Seth hacía varios sábados que mandaba mensajes contradictorios a Eliza mientras sostenían sus conversaciones nocturnas en el porche del hotel. En un momento dado le decía que estaba a punto de perder la paciencia con la señorita D'Arcy, que le estaba costando un ojo de la cara, y al siguiente hablaba de su perfume o de su encantadora risa. Eliza sabía algo que Seth desconocía, y era que él también estaba sucumbiendo al embrujo de la joven.
No había esperado tener que competir con ninguna otra por Seth. Era una de las razones por las que había viajado hasta California desde el este, porque allí había al menos diez hombres por cada mujer. Incluso una mujer como ella, considerada una solterona a los treinta, tenía posibilidades de hacerse con una buena pieza como Seth Hopkins. Llevaba ocho meses intentando que la mirara con ojos «matrimoniales», tentándolo con tartaletas de mermelada y pasteles de carne, alabando su fuerza viril cada vez que hacía alguna reparación en el hotel. Nunca lo criticaba, ni siquiera cuando se enjuagaba la boca con el mantel en lugar de la manga o eructaba sin disculparse. Nunca mencionaba que debería extender su explotación aurífera hasta la de Charlie Bigelow, pues éste no la trabajaba con pleno rendimiento. No lo importunaba para que fuera más ambicioso ni le insinuaba que obtendría más oro construyendo un dique en lugar de usar el platillo, pues Seth siempre argüía que los de corriente arriba no debían mostrarse codiciosos, ya que en ese caso los de corriente abajo se quedarían sin nada. Se mordía la lengua cuando declaraba que sólo quería ganar lo suficiente para vivir con comodidad, mientras que los demás hombres de Devil's Bar ardían en deseos de hacerse más ricos que el rey Midas. Eliza tenía la sensación de que se acercaba el momento de hacerle entender que ahí estaban los dos, buenos amigos que se ayudaban como debían hacer los vecinos, que Seth necesitaba una mujer y que a ella no le vendría mal tener a un hombre en el hotel, de todo lo cual sólo podía extraerse una conclusión lógica. Pero ahora la señorita D'Arcy lo seducía con sus llamativos vestidos y su indefensión femenina.

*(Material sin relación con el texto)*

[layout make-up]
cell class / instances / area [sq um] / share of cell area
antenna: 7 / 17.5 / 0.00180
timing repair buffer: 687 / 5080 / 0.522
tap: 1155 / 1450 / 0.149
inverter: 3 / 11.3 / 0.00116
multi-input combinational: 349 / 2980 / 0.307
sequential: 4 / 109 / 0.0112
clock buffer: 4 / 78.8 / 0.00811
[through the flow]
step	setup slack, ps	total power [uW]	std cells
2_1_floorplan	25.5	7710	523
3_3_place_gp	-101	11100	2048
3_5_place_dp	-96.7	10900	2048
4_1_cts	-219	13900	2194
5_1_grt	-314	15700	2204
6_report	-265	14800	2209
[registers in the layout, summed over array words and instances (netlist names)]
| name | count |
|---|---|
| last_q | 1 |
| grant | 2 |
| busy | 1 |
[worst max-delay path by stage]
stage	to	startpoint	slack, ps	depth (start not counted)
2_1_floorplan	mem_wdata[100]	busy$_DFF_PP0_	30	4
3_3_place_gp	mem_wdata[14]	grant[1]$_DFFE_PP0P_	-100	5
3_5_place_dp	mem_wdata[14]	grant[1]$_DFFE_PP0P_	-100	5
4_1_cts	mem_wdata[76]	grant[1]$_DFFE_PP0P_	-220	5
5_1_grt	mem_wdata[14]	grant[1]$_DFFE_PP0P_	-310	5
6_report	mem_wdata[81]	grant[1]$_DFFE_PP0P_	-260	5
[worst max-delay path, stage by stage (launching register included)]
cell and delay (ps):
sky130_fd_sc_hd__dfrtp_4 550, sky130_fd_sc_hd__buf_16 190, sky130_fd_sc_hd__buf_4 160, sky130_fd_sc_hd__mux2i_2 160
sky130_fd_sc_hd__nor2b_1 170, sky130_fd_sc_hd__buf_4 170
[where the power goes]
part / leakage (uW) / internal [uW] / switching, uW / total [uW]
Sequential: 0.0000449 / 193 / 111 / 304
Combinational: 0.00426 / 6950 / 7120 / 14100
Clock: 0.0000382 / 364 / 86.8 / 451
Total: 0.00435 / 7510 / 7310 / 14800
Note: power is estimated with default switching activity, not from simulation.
===== src/rtl/io_stage_pkg.sv =====
// io_stage_pkg: shared IO stage payload types, HI/LO pair and load alignment helper
package io_stage_pkg;
  localparam int CPU_DATA_WIDTH = 32;
  localparam int REG_ADDR_WIDTH = 5;
  typedef struct packed {
    logic [CPU_DATA_WIDTH-1:0]   program_count;
    logic [CPU_DATA_WIDTH-1:0]   alu_result;
    logic [CPU_DATA_WIDTH-1:0]   source_register_data;
    logic [REG_ADDR_WIDTH-1:0]   destination_register;
    logic                        register_write;
    logic                        result_is_from_memory;
    logic                        result_high;
    logic                        result_low;
    logic                        high_low_write;
    logic                        multiply_valid;
    logic                        divide_valid;
    logic [2*CPU_DATA_WIDTH-1:0] product;
    logic [CPU_DATA_WIDTH-1:0]   quotient;
    logic [CPU_DATA_WIDTH-1:0]   remainder;
  } EXToIOData;
  typedef struct packed {
    logic [CPU_DATA_WIDTH-1:0] program_count;
    logic                      register_file_write_enabled;
    logic [REG_ADDR_WIDTH-1:0] register_file_address;
    logic [CPU_DATA_WIDTH-1:0] final_result;
  } IOToWBData;
  typedef struct packed {
    logic                      valid;
    logic [REG_ADDR_WIDTH-1:0] write_register;
    logic [CPU_DATA_WIDTH-1:0] write_data;
    logic                      previous_valid;
    logic [REG_ADDR_WIDTH-1:0] previous_write_register;
    logic [CPU_DATA_WIDTH-1:0] previous_write_data;
  } IOToIDBackPassData;
  typedef struct packed {
    logic [CPU_DATA_WIDTH-1:0] high;
    logic [CPU_DATA_WIDTH-1:0] low;
  } HiLoRegisters;
  function automatic logic [CPU_DATA_WIDTH-1:0] load_align(input logic [CPU_DATA_WIDTH-1:0] data, input logic [1:0] offset);
    return data >> {offset, 3'b000};
  endfunction
endpackage


===== src/rtl/io_stage_hi_lo_register_file.sv =====
// hi_lo_register_file: HI/LO storage with independent write enables and same-cycle read
import io_stage_pkg::*;
module hi_lo_register_file (
  input  logic                      clock,
  input  logic                      reset_n,
  input  logic                      high_write_enable,
  input  logic [CPU_DATA_WIDTH-1:0] high_write_data,
  input  logic                      low_write_enable,
  input  logic [CPU_DATA_WIDTH-1:0] low_write_data,
  output HiLoRegisters              hi_lo
);
  logic [CPU_DATA_WIDTH-1:0] hi_q, hi_d, lo_q, lo_d;
  // next HI/LO: take write data when enabled, else hold
  always_comb begin
    hi_d = high_write_enable ? high_write_data : hi_q;
    lo_d = low_write_enable ? low_write_data : lo_q;
  end
  // HI/LO registers
  always_ff @(posedge clock or negedge reset_n) begin
    if (!reset_n) begin
      hi_q <= '0;
      lo_q <= '0;
    end else begin
      hi_q <= hi_d;
      lo_q <= lo_d;
    end
  end
  assign hi_lo = '{high: hi_q, low: lo_q};
endmodule


===== src/rtl/io_stage.sv =====
// io_stage: memory/IO pipeline stage with HI/LO update and ID forwarding;
// IO_STAGE_DIVIDE_WAIT_EN adds divider ports and stalls until the divider completes
import io_stage_pkg::*;
module io_stage (
  input  logic                      clock,
  input  logic                      reset_n,
  input  logic                      ex_to_io_valid,
  input  EXToIOData                 ex_to_io_bus,
  output logic                      io_allow_in,
  input  logic                      wb_allow_in,
  output logic                      io_to_wb_valid,
  output IOToWBData                 io_to_wb_bus,
  output IOToIDBackPassData         io_to_id_back_pass,
`ifdef IO_STAGE_DIVIDE_WAIT_EN
  input  logic                      divider_done,
  input  logic [CPU_DATA_WIDTH-1:0] divider_quotient,
  input  logic [CPU_DATA_WIDTH-1:0] divider_remainder,
`endif
  input  logic [CPU_DATA_WIDTH-1:0] data_sram_read_data
);
  logic                      valid_q, valid_d, prev_valid_q, prev_valid_d;
  EXToIOData                 entry_q, entry_d;
  logic [REG_ADDR_WIDTH-1:0] prev_reg_q, prev_reg_d;
  logic [CPU_DATA_WIDTH-1:0] prev_data_q, prev_data_d;
  logic                      ready_go, fire, load, hi_we, lo_we;
  logic [CPU_DATA_WIDTH-1:0] quotient, remainder, final_result, hi_wdata, lo_wdata;
  HiLoRegisters              hi_lo;
`ifdef IO_STAGE_DIVIDE_WAIT_EN
  logic                      captured_q, captured_d, waiting;
  logic [CPU_DATA_WIDTH-1:0] quotient_q, quotient_d, remainder_q, remainder_d;
  assign waiting = valid_q && entry_q.divide_valid && !captured_q;
  assign ready_go = !(waiting && !divider_done);
  assign quotient = captured_q ? quotient_q : divider_quotient;
  assign remainder = captured_q ? remainder_q : divider_remainder;
  // hold the first divider result seen while waiting; a new entry forgets it
  always_comb begin
    captured_d = load ? 1'b0 : (waiting && divider_done) ? 1'b1 : captured_q;
    quotient_d = (waiting && divider_done) ? divider_quotient : quotient_q;
    remainder_d = (waiting && divider_done) ? divider_remainder : remainder_q;
  end
  // divider capture registers
  always_ff @(posedge clock or negedge reset_n) begin
    if (!reset_n) begin
      captured_q <= 1'b0;
      quotient_q <= '0;
      remainder_q <= '0;
    end else begin
      captured_q <= captured_d;
      quotient_q <= quotient_d;
      remainder_q <= remainder_d;
    end
  end
`else
  assign ready_go = 1'b1;
  assign quotient = entry_q.quotient;
  assign remainder = entry_q.remainder;
`endif
  assign io_to_wb_valid = valid_q && ready_go;
  assign io_allow_in = !valid_q || (ready_go && wb_allow_in);
  assign fire = io_to_wb_valid && wb_allow_in;
  assign load = ex_to_io_valid && io_allow_in;
  // result selection, HI/LO write data and next-state of the pipeline entry
  always_comb begin
    final_result = entry_q.result_is_from_memory ? load_align(data_sram_read_data, entry_q.alu_result[1:0]) :
                   (entry_q.result_high && !entry_q.high_low_write) ? hi_lo.high :
                   (entry_q.result_low && !entry_q.high_low_write) ? hi_lo.low : entry_q.alu_result;
    hi_we = fire && entry_q.high_low_write && (entry_q.multiply_valid || entry_q.divide_valid || entry_q.result_high);
    lo_we = fire && entry_q.high_low_write && (entry_q.multiply_valid || entry_q.divide_valid || entry_q.result_low);
    hi_wdata = entry_q.multiply_valid ? entry_q.product[63:32] : entry_q.divide_valid ? remainder : entry_q.source_register_data;
    lo_wdata = entry_q.multiply_valid ? entry_q.product[31:0] : entry_q.divide_valid ? quotient : entry_q.source_register_data;
    valid_d = load ? 1'b1 : fire ? 1'b0 : valid_q;
    entry_d = load ? ex_to_io_bus : entry_q;
    prev_valid_d = fire && entry_q.register_write;
    prev_reg_d = fire ? entry_q.destination_register : prev_reg_q;
    prev_data_d = fire ? final_result : prev_data_q;
  end
  // pipeline entry and previous-fire forwarding registers
  always_ff @(posedge clock or negedge reset_n) begin
    if (!reset_n) begin
      valid_q <= 1'b0;
      entry_q <= '0;
      prev_valid_q <= 1'b0;
      prev_reg_q <= '0;
      prev_data_q <= '0;
    end else begin
      valid_q <= valid_d;
      entry_q <= entry_d;
      prev_valid_q <= prev_valid_d;
      prev_reg_q <= prev_reg_d;
      prev_data_q <= prev_data_d;
    end
  end
  hi_lo_register_file u_hi_lo (
    .clock             (clock),
    .reset_n           (reset_n),
    .high_write_enable (hi_we),
    .high_write_data   (hi_wdata),
    .low_write_enable  (lo_we),
    .low_write_data    (lo_wdata),
    .hi_lo             (hi_lo)
  );
  assign io_to_wb_bus = '{program_count: entry_q.program_count,
                          register_file_write_enabled: entry_q.register_write && valid_q,
                          register_file_address: entry_q.destination_register,
                          final_result: final_result};
  assign io_to_id_back_pass = '{valid: valid_q && entry_q.register_write,
                                write_register: entry_q.destination_register,
                                write_data: final_result,
                                previous_valid: prev_valid_q,
                                previous_write_register: prev_reg_q,
                                previous_write_data: prev_data_q};
endmodule


===== config.mk =====
export PLATFORM = sky130hd
export DESIGN_NAME = io_stage
export DESIGN_NICKNAME = d
export VERILOG_FILES = /design/src/rtl/io_stage_pkg.sv /design/src/rtl/io_stage_hi_lo_register_file.sv /design/src/rtl/io_stage.sv
export SDC_FILE = /design/constraint.sdc
export NUM_CORES = 1
export LEC_CHECK = 0
export CORE_ASPECT_RATIO = 1.5
export CORE_UTILIZATION = 30
export CTS_BUF_LIST = sky130_fd_sc_hd__clkbuf_2
export CTS_CLUSTER_SIZE = 24
export DETAILED_ROUTE_END_ITERATION = 16
export PLACE_DENSITY = 0.63
export SLEW_MARGIN = 20
export SYNTH_ARGS = -nofsm -noshare
export SYNTH_HDL_FRONTEND = slang
export SYNTH_SLANG_ARGS = --single-unit
export TNS_END_PERCENT = 5

===== constraint.sdc =====
create_clock -name clock -period 2.01 [get_ports clock]
set_input_delay 0.3015 -clock clock [delete_from_list [all_inputs] [get_ports clock]]
set_output_delay 0.3015 -clock clock [all_outputs]
set_load 0.005 [all_outputs]

==> flow_summary.toml <==
[floorplan]
die-area_mm2 = 0.05370
core_area_mm2 = 0.05181
rows = 102
die_w_um = 189.6
ioPinCount = 420
start_util_pct = 30.55
die_h_um = 283.3

[layout]
layout.nets = 2351
drive_gt1_share_pct = 35.20
final_common_cell = "dfrtp_1"
fin_cells = 2830
postLayoutCoreUtil_pct = 47.57
final_cell_mix = "dfrtp_1 (333), clkdlybuf4s50_1 (274), mux2_2 (251), dlygate4sd3_1 (248), clkbuf_2 (189)"
area_growth_pct = 55.71

[power_and_ir_drop]
leakage_uw = 0.01084
p_per_area_mw_per_mm2 = 849.6
peakVddDrop_mv = 0.4521

[clock_tree]
clock_tree.buffer_depth = 3
clock_sinks = 339
cts_made_buffers = 85
htreeDepth = 3
cts_tree = "built"
worstSkewPairLatency_ns = 1.00
clock-root-buffer = "clkbuf_2"
clk_pin_slew_ns = 0.12

[place]
hpwl_um = 37970
place_ws_ns = -0.4874
place_congestion = 0.8607
io_buffers = 419
placedCellCount = 2372

[synthesis]
synth.distinct_cells = 36
synth_warnings = 0
synth.avg_cell_area_um2 = 11.82
synth_nets = 1611
postSynthCellCount = 1339
synth_top_flop_cell = "dfrtp_1"
synth_edf_count = 0
synth_top_cell_by_area = "dfrtp_1"
synth_area_leaders = "dfrtp_1 (54%), mux2_2 (18%), mux2i_1 (5.6%)"
synth_seq_area_share_pct = 53.59
synth_top_area_share_pct = 53.59
ys_ff_latch = 339
async_flop_share_pct = 100.0
synth_area_mm2 = 0.01583

[run]
cap_violations = 0

[routing]
wirelength_um = 53920
dr.pass1.iters = 5
num_vias = 13110
post_drt_wl_per_cell_um = 19.05
drt_iter0_markers = 493
postRouteAntennaNets = 0
vias_per_cell = 4.633
drc_errors = 0

[timing]
rsz0062_at_grt = "yes"
drv_slew = 0
worst_pin_slew_ns = 0.4769
max_freq_mhz = 325.4
hold_slack_ns = 0.2093
setup_violations = 70
slew_headroom_pct = 68.21
layout_setup_ws_ns = -1.064
hold_viol_final = 0
fin_crit_sh_pct = 152.9
clock_skew_ns = 0.06032
min_period_ns = 3.074

[grt]
grt_overflow_total = 0
grt_pass1_vias = 14250
grt_max_degree = 65
grt_pass1_wl_um = 82590
antenna_found_initial = 12
grt_usage_pct = 20.17

[setup_path]
criticalPathCategory = "reg -> out"
setup.worst_path.end_class = "output port"
cp-start-kind = "flip-flop"
arrival_ns = 2.77
required_ns = 1.71
path_max_fanout = 7

[run_status]
violations = "setup timing"
status = "complete, but fails checks"

[worst_hold_path]
min_path_type = "in -> reg"
worst max-delay path, cell delays in order, from the launching register on:
cell and delay [ns]:
dfrtp_2 0.47, buf_12 0.15, or3b_4 0.45, buf_6 0.16, o221ai_4 0.13, o21bai_4 0.16, nand2_2 0.09, buf_2 0.14
metal layers:
metal	global-route usage (%)	part of all wire, %
met4	10.56	4.2
met3	3.456	4.8
met1	23.71	40
met2	34.81	51
met5	0	0
sequential cells by signal, indices dropped and copies added (netlist names):
name,cells
io_to_wb_bus,32
quotient,32
remainder,32
prev_reg_q,5
prev_valid_q,1
io_to_id_back_pass,5
entry_q,135
u_hi_lo.lo_q,32
u_hi_lo.hi_q,32
io_to_wb_valid,1
prev_data_q,32
worst paths after layout:
path,end,cells past startpoint,start,slack [ns]
min reg2reg,prev_reg_q[0],2,prev_reg_q[0],0.49
max in group asynchronous,prev_data_q[0],4,reset_n,1.10
min,prev_data_q[11],5,data_sram_read_data[19],0.21
max reg2reg,prev_data_q[9],13,entry_q[131],-0.42
max,io_to_wb_bus[14],7,entry_q[130],-1.06
min in group asynchronous,io_to_wb_bus[52],4,reset_n,0.53
cells by family after synthesis:
group                  after synthesis  share of synthesized area [%]
multiplexers                       339                          23.42
AO/OA/AOI/OAI                      242                          9.620
flip-flops                         339                          53.59
buffers and inverters              173                          6.735
AND/OR/NAND/NOR                    246                          6.632
synth_stat cells (all sizes together), types with 2 or more instances:
cell type / instances
clkbuf: 30
inv: 3
mux2i: 88
mux2: 251
nand2: 115
o21a: 23
dfrtp: 339
nor2b: 15
nand2b: 4
o221ai: 32
o22a: 8
a31oi: 17
nor3b: 2
nor3: 15
a21oi: 65
o311ai: 2
o21bai: 8
o21ai: 79
buf: 140
and2: 2
nand3b: 8
o22ai: 8
nor2: 83
timing repair:
action | 4_1_cts | 5_1_grt
setup buffers | 38 | 8
endpoints found under the hold margin | 585 | 0
cloned | 2 | 0
pin swaps | 40 | 20
gates resized for setup | 445 | 122
hold buffers | 249 | 0
endpoints found under the setup margin | 148 | 129
area by class of cell:
cell class                      instances  area (µm²)
Fill cell                            4703       27170
Sequential cell                       339        8496
Timing Repair Buffer                  822        7690
Multi-Input combinational cell        828        6825
Tap cell                              676       845.8
Clock buffer                          119       595.6
Clock inverter                         31       151.4
Antenna cell                           12       30.03
Inverter                                3       13.76
report_power, final:
part,total [µW],internal (µW),switching [µW]
logic,6990,3860,3120
clock network,4660,1730,2930
registers,9290,8250,1050
metrics by stage:
step           area, µm²  TNS [ns]  power, µW
4_1_cts            24700    -77.70      21120
5_1_grt            24640    -70.45      22320
3_5_place_dp       20960    -19.15      15720
2_1_floorplan      15830         0      12420
6_report           24650    -57.74      20940
3_3_place_gp       20960    -17.28      15550
Power figures use the tool's default switching activity.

—Falta poco para que California se convierta en un Estado —comentó Seth mientras llenaba la pipa.
—Espero que entonces alguien haga algo con todos esos extranjeros que no paran de llegar. Tengo entendido que en American Fork hay chinos.
Seth se la quedó mirando.
—¿Acaso nosotros no somos extranjeros también, Eliza?
—¡Por supuesto! —exclamó ella con una sonrisa forzada—. ¡Sólo era una broma!
Seth asintió y encendió la pipa.
—Todos venimos del extranjero, excepto los indios. Creo que Dios los creó aquí mismo.
Eliza guardó silencio. Detestaba a los nativos de California y consideraba imperativo librarse de todos cuanto antes. Menos mal que había hombres como Taffy Llewellyn y Rupert MacDougal, que purgaban los campos de forma regular. Si dependiera de Seth Hopkins, Devil's Run estaría en manos de los salvajes.
—¿Qué tal las cosas con la señorita D'Arcy? —preguntó al recordar a otra criatura que detestaba.